Buscando en la tienda de Android

Por Javier Arias
javierarias@eldigito.com

Qué cosa con estos telefonitos de mierda. Vivo renegando que ya la gente no los usa para hablar, que, vamos, los inventaron para eso. Uno, en cualquier lugar del mundo, hasta sentado en el inodoro, podía agarrarlo, marcar el número de otra persona y ¡zaz! Hablar. Parece una pelotudez, pero para los que nacimos en la época en que para conseguir un teléfono fijo en casa había que transarse al gerente de Entel, esto es casi un milagro.
Pero no, ahora que cualquier mortal puede hablar por cualquier pavada con quien quiera en cualquier momento, no, la gente ya no los usa para eso. Pará que le escribo un mensajito, pará que le grabo un wassap… Volvimos a los tiempos de los beepers, esos cositos que pasaron por nuestra vida tan esporádicamente como los tiqui taca. Un día todos teníamos esos pendorchos que vibraban y nos decían que la tía Carlota necesitaba comunicarse con nosotros, que buscáramos urgente un teléfono público. Y de nuevo a lo mismo, una especie de involución voluntaria y tecnológica, cosa de locos, mire.
Pero eso no es lo peor, desde que estos cosos se transformaron en cosos inteligentes, smart phone, querido, nosotros no hacemos más que seguirles la corriente, pero al revés. La última es esa aplicación para que veamos cómo vamos a ser dentro de veinte, treinta años. ¿Para qué?

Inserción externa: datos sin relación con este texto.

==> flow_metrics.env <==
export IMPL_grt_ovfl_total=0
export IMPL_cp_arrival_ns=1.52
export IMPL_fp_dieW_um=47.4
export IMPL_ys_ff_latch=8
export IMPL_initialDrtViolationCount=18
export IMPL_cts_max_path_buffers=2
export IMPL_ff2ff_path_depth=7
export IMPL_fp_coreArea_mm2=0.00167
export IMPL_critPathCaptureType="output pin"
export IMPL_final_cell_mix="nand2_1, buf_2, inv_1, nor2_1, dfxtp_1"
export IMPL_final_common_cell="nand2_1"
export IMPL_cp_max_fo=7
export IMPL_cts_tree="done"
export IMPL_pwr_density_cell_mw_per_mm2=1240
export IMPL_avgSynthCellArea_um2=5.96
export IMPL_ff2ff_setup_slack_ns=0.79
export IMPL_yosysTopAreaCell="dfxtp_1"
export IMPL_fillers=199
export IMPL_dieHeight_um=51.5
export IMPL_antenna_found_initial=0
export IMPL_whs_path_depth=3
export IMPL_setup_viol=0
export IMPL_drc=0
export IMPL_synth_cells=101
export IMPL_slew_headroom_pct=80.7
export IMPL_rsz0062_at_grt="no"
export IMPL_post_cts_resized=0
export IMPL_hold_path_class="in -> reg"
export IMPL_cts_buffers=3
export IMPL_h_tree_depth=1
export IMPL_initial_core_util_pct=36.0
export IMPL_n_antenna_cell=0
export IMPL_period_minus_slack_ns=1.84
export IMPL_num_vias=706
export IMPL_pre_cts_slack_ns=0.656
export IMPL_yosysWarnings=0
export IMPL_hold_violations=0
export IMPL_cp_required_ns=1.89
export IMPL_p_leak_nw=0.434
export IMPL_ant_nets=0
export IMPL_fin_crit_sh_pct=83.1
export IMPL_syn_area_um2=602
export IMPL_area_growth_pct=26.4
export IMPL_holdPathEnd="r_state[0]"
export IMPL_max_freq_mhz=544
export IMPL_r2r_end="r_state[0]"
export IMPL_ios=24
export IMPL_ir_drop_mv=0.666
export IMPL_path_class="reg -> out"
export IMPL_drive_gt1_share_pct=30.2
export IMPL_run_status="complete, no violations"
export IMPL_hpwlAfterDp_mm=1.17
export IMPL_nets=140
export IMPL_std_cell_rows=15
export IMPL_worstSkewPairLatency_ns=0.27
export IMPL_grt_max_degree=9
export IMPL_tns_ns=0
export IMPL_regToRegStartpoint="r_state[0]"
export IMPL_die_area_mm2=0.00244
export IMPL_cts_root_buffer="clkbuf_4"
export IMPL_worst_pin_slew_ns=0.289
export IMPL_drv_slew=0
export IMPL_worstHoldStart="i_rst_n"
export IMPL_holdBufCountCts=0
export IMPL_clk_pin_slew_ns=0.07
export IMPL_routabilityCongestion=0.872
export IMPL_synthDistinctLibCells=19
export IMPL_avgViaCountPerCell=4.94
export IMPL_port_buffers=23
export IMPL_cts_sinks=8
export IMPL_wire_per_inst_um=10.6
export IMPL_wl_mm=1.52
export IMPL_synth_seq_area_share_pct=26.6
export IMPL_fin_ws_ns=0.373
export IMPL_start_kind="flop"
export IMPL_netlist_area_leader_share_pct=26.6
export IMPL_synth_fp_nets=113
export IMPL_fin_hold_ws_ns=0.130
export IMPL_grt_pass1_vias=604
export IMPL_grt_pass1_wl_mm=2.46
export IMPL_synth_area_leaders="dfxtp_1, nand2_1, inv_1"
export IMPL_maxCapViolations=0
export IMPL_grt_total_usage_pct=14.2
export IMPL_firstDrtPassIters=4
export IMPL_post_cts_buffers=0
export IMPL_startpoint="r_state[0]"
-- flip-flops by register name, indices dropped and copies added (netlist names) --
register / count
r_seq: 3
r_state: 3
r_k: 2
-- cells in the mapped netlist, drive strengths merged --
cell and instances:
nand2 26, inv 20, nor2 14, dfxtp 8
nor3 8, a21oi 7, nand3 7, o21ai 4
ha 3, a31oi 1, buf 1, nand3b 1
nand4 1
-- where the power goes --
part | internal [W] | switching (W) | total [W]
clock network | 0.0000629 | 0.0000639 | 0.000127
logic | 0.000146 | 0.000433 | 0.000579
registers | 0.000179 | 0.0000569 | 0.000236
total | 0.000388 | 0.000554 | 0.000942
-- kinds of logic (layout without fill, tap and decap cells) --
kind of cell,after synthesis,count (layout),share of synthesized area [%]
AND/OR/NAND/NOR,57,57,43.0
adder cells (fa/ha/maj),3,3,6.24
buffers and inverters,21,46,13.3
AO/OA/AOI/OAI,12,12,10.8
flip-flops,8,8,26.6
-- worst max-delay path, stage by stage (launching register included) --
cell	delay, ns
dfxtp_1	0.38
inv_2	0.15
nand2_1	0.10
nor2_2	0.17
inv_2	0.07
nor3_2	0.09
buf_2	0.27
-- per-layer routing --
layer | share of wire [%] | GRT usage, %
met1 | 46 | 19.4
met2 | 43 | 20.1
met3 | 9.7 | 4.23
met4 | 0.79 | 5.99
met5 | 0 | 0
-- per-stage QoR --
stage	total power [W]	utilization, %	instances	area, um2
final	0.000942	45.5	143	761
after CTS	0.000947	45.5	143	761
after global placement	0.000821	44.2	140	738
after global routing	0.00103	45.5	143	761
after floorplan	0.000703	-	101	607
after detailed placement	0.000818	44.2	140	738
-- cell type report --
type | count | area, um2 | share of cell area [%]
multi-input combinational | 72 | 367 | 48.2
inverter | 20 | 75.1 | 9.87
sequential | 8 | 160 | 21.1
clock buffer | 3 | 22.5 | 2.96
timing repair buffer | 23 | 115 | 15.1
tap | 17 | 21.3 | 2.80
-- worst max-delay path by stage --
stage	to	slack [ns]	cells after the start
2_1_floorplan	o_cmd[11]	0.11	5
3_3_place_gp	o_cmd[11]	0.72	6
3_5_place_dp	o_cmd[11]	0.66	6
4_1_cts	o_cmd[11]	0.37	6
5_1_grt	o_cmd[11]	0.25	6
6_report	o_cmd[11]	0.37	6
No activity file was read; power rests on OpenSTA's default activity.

Pregunto, ¿para qué?
Por ahí, Podeti nos escribe que “todos estamos tentados de adivinar la fecha de nuestro final, quisiéramos echar un vistazo a nuestro futuro, ser dueños de nuestro destino, saber si las promesas que nos hicimos de jóvenes se reflejarán en nuestra mirada en la senectud, tener la certeza de que los golpes de la vida no tendrán un impacto tan cruel en nuestra envoltura carnal”, y no le falta razón y casi, casi como que me convence y la instalo. Pero no.
Lo que a mí realmente me gustaría es una aplicación que, en vez de envejecerme, que eso lo puedo hacer yo solito y sin ayuda de artefactos tecnológicos, me rejuvenezca, mucho me rejuvenezca. Y me traslade, por ejemplo, al patio de cemento pintado de mis viejos, donde con una tiza dibujaba la pista donde corrían los grandes premios mis autitos de colección.
O me transporte a esa tarde, en la esquina de Charcas y Coronel Díaz, cuando la vi cruzando la calle a mi encuentro, con su chambergo y sus labios rojos y me cambió la vida para siempre.
O, me saque varios años de encima y me despierte por un ratito cuando la alcé por primera vez en mis brazos, yo tan disfrazado con esa bata de hospital y ella tan chiquitita. O me catapulte a esa otra habitación helada, cuando nos vimos por primera vez, yo con los ojos llenos de lágrimas y él con los ojos tan enormes que le ocupaban toda la cara y aún no me decía papá.
¿Hay de esas aplicaciones? Esas sí que serían inteligentes, esas sí las instalaría y me colgaría horas usando aunque le entregue mi identificación facial a la CIA, a la NASA o a la FIFA, creo que hasta el alma uno podría entregar por una de esas aplicaciones. ¿No?